[Stored data]

===== src/rtl/reg_bank_pkg.sv =====
// Shared definitions for the register bank: write-operation codes and their width.
package reg_bank_pkg;
    localparam int OP_W = 3;

    localparam logic [OP_W-1:0] OP_LOAD = 3'b000;
    localparam logic [OP_W-1:0] OP_CLR  = 3'b001;
    localparam logic [OP_W-1:0] OP_INC  = 3'b010;
    localparam logic [OP_W-1:0] OP_DEC  = 3'b011;
    localparam logic [OP_W-1:0] OP_SHL  = 3'b100;
    localparam logic [OP_W-1:0] OP_SHR  = 3'b101;
    localparam logic [OP_W-1:0] OP_NOP  = 3'b110;

    // Codes 110 and 111 both do nothing.
    function automatic logic op_is_nop(input logic [OP_W-1:0] op);
        return op[2] & op[1];
    endfunction
endpackage


===== src/rtl/reg_bank_alu.sv =====
// Combinational in-place operation unit for the register bank write port.
module reg_bank_alu
    import reg_bank_pkg::*;
#(
    parameter int WIDTH = 6
) (
    input  logic [WIDTH-1:0] old,
    input  logic [WIDTH-1:0] wdata,
    input  logic [OP_W-1:0]  wop,
    output logic [WIDTH-1:0] result,
    output logic             carry_out,
    output logic             zero_out
);
    localparam logic [WIDTH-1:0] ONE = WIDTH'(1);

    always_comb begin
        result    = old;
        carry_out = 1'b0;
        case (wop)
            OP_LOAD: result = wdata;
            OP_CLR:  result = '0;
            OP_INC: begin
                result    = old + ONE;
                carry_out = &old;
            end
            OP_DEC: begin
                result    = old - ONE;
                carry_out = ~|old;
            end
            OP_SHL: begin
                result    = {old[WIDTH-2:0], 1'b0};
                carry_out = old[WIDTH-1];
            end
            OP_SHR: begin
                result    = {1'b0, old[WIDTH-1:1]};
                carry_out = old[0];
            end
            default: result = old;
        endcase
    end

    assign zero_out = (result == '0);
endmodule
File: src/rtl/alu_seq_pkg.sv
// Shared types for alu_seq: operation encodings, flag bundle and FSM states.
// The BUSY state exists only when ALU_SEQ_MUL_EN is defined.
package alu_seq_pkg;

  typedef enum logic [2:0] {
    OpAdd = 3'b000,
    OpSub = 3'b001,
    OpOr  = 3'b010,
    OpAnd = 3'b011,
    OpXor = 3'b100,
    OpSll = 3'b101,
    OpSrl = 3'b110,
    OpMul = 3'b111
  } alu_op_e;

  typedef struct packed {
    logic z;
    logic n;
    logic c;
    logic v;
  } alu_flags_t;

`ifdef ALU_SEQ_MUL_EN
  typedef enum logic {
    StIdle = 1'b0,
    StBusy = 1'b1
  } alu_state_e;
`else
  typedef enum logic {
    StIdle = 1'b0
  } alu_state_e;
`endif

  function automatic alu_flags_t mk_flags(input logic zero, input logic neg, input logic carry,
                                          input logic ovf);
    alu_flags_t f;
    f.z = zero;
    f.n = neg;
    f.c = carry;
    f.v = ovf;
    return f;
  endfunction

endpackage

■ **Task statement**: Search the entries for the word "register", then copy every line in which it is found.

■ **Task result**:
// Shared definitions for the register bank: write-operation codes and their width.
// Combinational in-place operation unit for the register bank write port.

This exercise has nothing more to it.